## TASK BRIEF:
Output the data below exactly.

## INPUT:
-.-.-
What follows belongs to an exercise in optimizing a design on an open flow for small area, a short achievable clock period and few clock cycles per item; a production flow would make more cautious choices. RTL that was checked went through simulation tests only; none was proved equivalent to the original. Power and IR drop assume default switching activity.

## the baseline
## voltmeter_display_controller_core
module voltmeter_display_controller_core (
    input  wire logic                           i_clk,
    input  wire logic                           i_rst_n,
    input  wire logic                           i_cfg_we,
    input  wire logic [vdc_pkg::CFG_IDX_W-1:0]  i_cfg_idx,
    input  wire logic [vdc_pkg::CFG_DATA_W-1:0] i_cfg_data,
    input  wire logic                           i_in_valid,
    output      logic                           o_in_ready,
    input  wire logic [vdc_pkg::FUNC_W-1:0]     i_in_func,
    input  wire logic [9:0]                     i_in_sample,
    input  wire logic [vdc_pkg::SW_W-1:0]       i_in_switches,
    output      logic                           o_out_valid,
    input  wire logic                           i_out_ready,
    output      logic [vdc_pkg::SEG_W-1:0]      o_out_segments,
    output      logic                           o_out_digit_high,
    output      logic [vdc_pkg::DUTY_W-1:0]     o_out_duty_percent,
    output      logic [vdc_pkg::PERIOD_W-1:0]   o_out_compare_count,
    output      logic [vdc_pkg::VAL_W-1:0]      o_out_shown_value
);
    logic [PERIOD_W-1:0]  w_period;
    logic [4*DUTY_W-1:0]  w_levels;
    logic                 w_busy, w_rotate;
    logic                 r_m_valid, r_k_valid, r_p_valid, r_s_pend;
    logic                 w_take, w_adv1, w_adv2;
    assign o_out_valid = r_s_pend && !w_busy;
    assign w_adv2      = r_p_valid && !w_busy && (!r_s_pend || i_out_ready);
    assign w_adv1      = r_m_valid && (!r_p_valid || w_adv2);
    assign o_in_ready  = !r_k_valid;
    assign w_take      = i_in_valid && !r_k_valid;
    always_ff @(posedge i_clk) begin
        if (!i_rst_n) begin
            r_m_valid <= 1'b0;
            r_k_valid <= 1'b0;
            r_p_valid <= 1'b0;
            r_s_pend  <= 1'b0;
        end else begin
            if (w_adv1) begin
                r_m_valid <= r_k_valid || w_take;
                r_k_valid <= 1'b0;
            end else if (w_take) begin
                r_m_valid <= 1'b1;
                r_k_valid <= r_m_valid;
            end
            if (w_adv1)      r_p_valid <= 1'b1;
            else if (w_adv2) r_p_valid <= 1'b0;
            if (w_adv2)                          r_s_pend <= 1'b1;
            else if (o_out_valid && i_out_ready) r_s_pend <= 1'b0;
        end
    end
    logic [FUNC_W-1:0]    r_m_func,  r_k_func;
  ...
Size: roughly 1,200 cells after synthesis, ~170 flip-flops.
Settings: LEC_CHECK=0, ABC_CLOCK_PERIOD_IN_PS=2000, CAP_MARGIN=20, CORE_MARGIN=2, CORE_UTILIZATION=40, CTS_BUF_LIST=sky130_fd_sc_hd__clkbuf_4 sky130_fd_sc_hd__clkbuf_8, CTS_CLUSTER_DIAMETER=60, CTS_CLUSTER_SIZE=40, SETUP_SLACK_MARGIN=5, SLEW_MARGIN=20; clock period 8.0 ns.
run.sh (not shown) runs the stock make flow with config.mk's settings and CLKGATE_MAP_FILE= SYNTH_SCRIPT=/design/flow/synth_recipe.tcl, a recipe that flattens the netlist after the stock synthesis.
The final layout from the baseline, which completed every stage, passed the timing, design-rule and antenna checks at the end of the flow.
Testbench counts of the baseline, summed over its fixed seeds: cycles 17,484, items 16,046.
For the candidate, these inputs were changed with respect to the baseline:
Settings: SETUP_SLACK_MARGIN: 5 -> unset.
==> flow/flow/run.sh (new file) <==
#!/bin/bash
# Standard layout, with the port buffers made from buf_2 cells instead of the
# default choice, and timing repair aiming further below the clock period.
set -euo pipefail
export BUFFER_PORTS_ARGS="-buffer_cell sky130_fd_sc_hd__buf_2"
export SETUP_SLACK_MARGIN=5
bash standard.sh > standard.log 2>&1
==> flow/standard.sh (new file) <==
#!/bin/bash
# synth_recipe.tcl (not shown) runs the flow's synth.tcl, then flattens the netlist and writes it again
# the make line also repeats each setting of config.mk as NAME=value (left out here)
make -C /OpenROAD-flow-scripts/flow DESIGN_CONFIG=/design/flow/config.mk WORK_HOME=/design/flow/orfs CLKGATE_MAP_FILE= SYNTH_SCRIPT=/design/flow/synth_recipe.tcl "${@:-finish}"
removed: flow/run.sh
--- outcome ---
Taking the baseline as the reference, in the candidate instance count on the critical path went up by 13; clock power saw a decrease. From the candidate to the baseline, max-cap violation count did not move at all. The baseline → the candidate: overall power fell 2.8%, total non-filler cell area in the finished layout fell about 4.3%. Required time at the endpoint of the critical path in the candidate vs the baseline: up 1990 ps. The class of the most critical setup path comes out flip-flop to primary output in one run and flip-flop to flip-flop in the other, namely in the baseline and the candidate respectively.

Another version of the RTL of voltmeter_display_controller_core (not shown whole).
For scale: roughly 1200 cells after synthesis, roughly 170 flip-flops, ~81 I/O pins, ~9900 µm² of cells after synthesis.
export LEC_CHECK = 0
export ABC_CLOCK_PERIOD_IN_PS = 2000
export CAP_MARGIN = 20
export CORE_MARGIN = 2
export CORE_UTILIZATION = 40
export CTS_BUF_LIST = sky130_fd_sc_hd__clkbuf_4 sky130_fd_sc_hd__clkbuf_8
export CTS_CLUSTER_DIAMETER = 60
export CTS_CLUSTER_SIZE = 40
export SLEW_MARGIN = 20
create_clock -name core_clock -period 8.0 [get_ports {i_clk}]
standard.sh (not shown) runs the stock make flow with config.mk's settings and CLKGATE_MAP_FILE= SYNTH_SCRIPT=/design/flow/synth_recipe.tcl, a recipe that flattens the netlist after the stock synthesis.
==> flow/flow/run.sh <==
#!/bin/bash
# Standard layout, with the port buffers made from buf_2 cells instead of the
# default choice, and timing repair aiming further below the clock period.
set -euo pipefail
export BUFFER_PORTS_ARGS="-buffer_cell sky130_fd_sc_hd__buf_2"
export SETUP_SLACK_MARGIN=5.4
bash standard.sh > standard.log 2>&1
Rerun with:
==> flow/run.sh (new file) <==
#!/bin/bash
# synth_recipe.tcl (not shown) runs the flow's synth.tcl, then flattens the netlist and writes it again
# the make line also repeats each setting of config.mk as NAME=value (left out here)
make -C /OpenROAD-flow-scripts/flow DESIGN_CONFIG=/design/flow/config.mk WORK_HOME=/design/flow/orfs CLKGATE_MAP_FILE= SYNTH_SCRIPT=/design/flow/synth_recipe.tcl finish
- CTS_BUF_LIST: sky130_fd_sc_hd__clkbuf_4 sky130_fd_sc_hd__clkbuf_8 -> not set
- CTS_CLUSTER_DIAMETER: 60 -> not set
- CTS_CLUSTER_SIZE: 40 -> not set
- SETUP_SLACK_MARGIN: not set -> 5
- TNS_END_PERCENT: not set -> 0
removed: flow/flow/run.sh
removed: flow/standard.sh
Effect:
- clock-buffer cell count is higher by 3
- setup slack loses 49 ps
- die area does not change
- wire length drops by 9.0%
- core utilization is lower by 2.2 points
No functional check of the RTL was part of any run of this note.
-.-.-
## THE COMPLETED TASK:
What follows belongs to an exercise in optimizing a design on an open flow for small area, a short achievable clock period and few clock cycles per item; a production flow would make more cautious choices. RTL that was checked went through simulation tests only; none was proved equivalent to the original. Power and IR drop assume default switching activity.

## the baseline
## voltmeter_display_controller_core
module voltmeter_display_controller_core (
    input  wire logic                           i_clk,
    input  wire logic                           i_rst_n,
    input  wire logic                           i_cfg_we,
    input  wire logic [vdc_pkg::CFG_IDX_W-1:0]  i_cfg_idx,
    input  wire logic [vdc_pkg::CFG_DATA_W-1:0] i_cfg_data,
    input  wire logic                           i_in_valid,
    output      logic                           o_in_ready,
    input  wire logic [vdc_pkg::FUNC_W-1:0]     i_in_func,
    input  wire logic [9:0]                     i_in_sample,
    input  wire logic [vdc_pkg::SW_W-1:0]       i_in_switches,
    output      logic                           o_out_valid,
    input  wire logic                           i_out_ready,
    output      logic [vdc_pkg::SEG_W-1:0]      o_out_segments,
    output      logic                           o_out_digit_high,
    output      logic [vdc_pkg::DUTY_W-1:0]     o_out_duty_percent,
    output      logic [vdc_pkg::PERIOD_W-1:0]   o_out_compare_count,
    output      logic [vdc_pkg::VAL_W-1:0]      o_out_shown_value
);
    logic [PERIOD_W-1:0]  w_period;
    logic [4*DUTY_W-1:0]  w_levels;
    logic                 w_busy, w_rotate;
    logic                 r_m_valid, r_k_valid, r_p_valid, r_s_pend;
    logic                 w_take, w_adv1, w_adv2;
    assign o_out_valid = r_s_pend && !w_busy;
    assign w_adv2      = r_p_valid && !w_busy && (!r_s_pend || i_out_ready);
    assign w_adv1      = r_m_valid && (!r_p_valid || w_adv2);
    assign o_in_ready  = !r_k_valid;
    assign w_take      = i_in_valid && !r_k_valid;
    always_ff @(posedge i_clk) begin
        if (!i_rst_n) begin
            r_m_valid <= 1'b0;
            r_k_valid <= 1'b0;
            r_p_valid <= 1'b0;
            r_s_pend  <= 1'b0;
        end else begin
            if (w_adv1) begin
                r_m_valid <= r_k_valid || w_take;
                r_k_valid <= 1'b0;
            end else if (w_take) begin
                r_m_valid <= 1'b1;
                r_k_valid <= r_m_valid;
            end
            if (w_adv1)      r_p_valid <= 1'b1;
            else if (w_adv2) r_p_valid <= 1'b0;
            if (w_adv2)                          r_s_pend <= 1'b1;
            else if (o_out_valid && i_out_ready) r_s_pend <= 1'b0;
        end
    end
    logic [FUNC_W-1:0]    r_m_func,  r_k_func;
  ...
Size: roughly 1,200 cells after synthesis, ~170 flip-flops.
Settings: LEC_CHECK=0, ABC_CLOCK_PERIOD_IN_PS=2000, CAP_MARGIN=20, CORE_MARGIN=2, CORE_UTILIZATION=40, CTS_BUF_LIST=sky130_fd_sc_hd__clkbuf_4 sky130_fd_sc_hd__clkbuf_8, CTS_CLUSTER_DIAMETER=60, CTS_CLUSTER_SIZE=40, SETUP_SLACK_MARGIN=5, SLEW_MARGIN=20; clock period 8.0 ns.
run.sh (not shown) runs the stock make flow with config.mk's settings and CLKGATE_MAP_FILE= SYNTH_SCRIPT=/design/flow/synth_recipe.tcl, a recipe that flattens the netlist after the stock synthesis.
The final layout from the baseline, which completed every stage, passed the timing, design-rule and antenna checks at the end of the flow.
Testbench counts of the baseline, summed over its fixed seeds: cycles 17,484, items 16,046.
For the candidate, these inputs were changed with respect to the baseline:
Settings: SETUP_SLACK_MARGIN: 5 -> unset.
==> flow/flow/run.sh (new file) <==
#!/bin/bash
# Standard layout, with the port buffers made from buf_2 cells instead of the
# default choice, and timing repair aiming further below the clock period.
set -euo pipefail
export BUFFER_PORTS_ARGS="-buffer_cell sky130_fd_sc_hd__buf_2"
export SETUP_SLACK_MARGIN=5
bash standard.sh > standard.log 2>&1
==> flow/standard.sh (new file) <==
#!/bin/bash
# synth_recipe.tcl (not shown) runs the flow's synth.tcl, then flattens the netlist and writes it again
# the make line also repeats each setting of config.mk as NAME=value (left out here)
make -C /OpenROAD-flow-scripts/flow DESIGN_CONFIG=/design/flow/config.mk WORK_HOME=/design/flow/orfs CLKGATE_MAP_FILE= SYNTH_SCRIPT=/design/flow/synth_recipe.tcl "${@:-finish}"
removed: flow/run.sh
--- outcome ---
Taking the baseline as the reference, in the candidate instance count on the critical path went up by 13; clock power saw a decrease. From the candidate to the baseline, max-cap violation count did not move at all. The baseline → the candidate: overall power fell 2.8%, total non-filler cell area in the finished layout fell about 4.3%. Required time at the endpoint of the critical path in the candidate vs the baseline: up 1990 ps. The class of the most critical setup path comes out flip-flop to primary output in one run and flip-flop to flip-flop in the other, namely in the baseline and the candidate respectively.

Another version of the RTL of voltmeter_display_controller_core (not shown whole).
For scale: roughly 1200 cells after synthesis, roughly 170 flip-flops, ~81 I/O pins, ~9900 µm² of cells after synthesis.
export LEC_CHECK = 0
export ABC_CLOCK_PERIOD_IN_PS = 2000
export CAP_MARGIN = 20
export CORE_MARGIN = 2
export CORE_UTILIZATION = 40
export CTS_BUF_LIST = sky130_fd_sc_hd__clkbuf_4 sky130_fd_sc_hd__clkbuf_8
export CTS_CLUSTER_DIAMETER = 60
export CTS_CLUSTER_SIZE = 40
export SLEW_MARGIN = 20
create_clock -name core_clock -period 8.0 [get_ports {i_clk}]
standard.sh (not shown) runs the stock make flow with config.mk's settings and CLKGATE_MAP_FILE= SYNTH_SCRIPT=/design/flow/synth_recipe.tcl, a recipe that flattens the netlist after the stock synthesis.
==> flow/flow/run.sh <==
#!/bin/bash
# Standard layout, with the port buffers made from buf_2 cells instead of the
# default choice, and timing repair aiming further below the clock period.
set -euo pipefail
export BUFFER_PORTS_ARGS="-buffer_cell sky130_fd_sc_hd__buf_2"
export SETUP_SLACK_MARGIN=5.4
bash standard.sh > standard.log 2>&1
Rerun with:
==> flow/run.sh (new file) <==
#!/bin/bash
# synth_recipe.tcl (not shown) runs the flow's synth.tcl, then flattens the netlist and writes it again
# the make line also repeats each setting of config.mk as NAME=value (left out here)
make -C /OpenROAD-flow-scripts/flow DESIGN_CONFIG=/design/flow/config.mk WORK_HOME=/design/flow/orfs CLKGATE_MAP_FILE= SYNTH_SCRIPT=/design/flow/synth_recipe.tcl finish
- CTS_BUF_LIST: sky130_fd_sc_hd__clkbuf_4 sky130_fd_sc_hd__clkbuf_8 -> not set
- CTS_CLUSTER_DIAMETER: 60 -> not set
- CTS_CLUSTER_SIZE: 40 -> not set
- SETUP_SLACK_MARGIN: not set -> 5
- TNS_END_PERCENT: not set -> 0
removed: flow/flow/run.sh
removed: flow/standard.sh
Effect:
- clock-buffer cell count is higher by 3
- setup slack loses 49 ps
- die area does not change
- wire length drops by 9.0%
- core utilization is lower by 2.2 points
No functional check of the RTL was part of any run of this note.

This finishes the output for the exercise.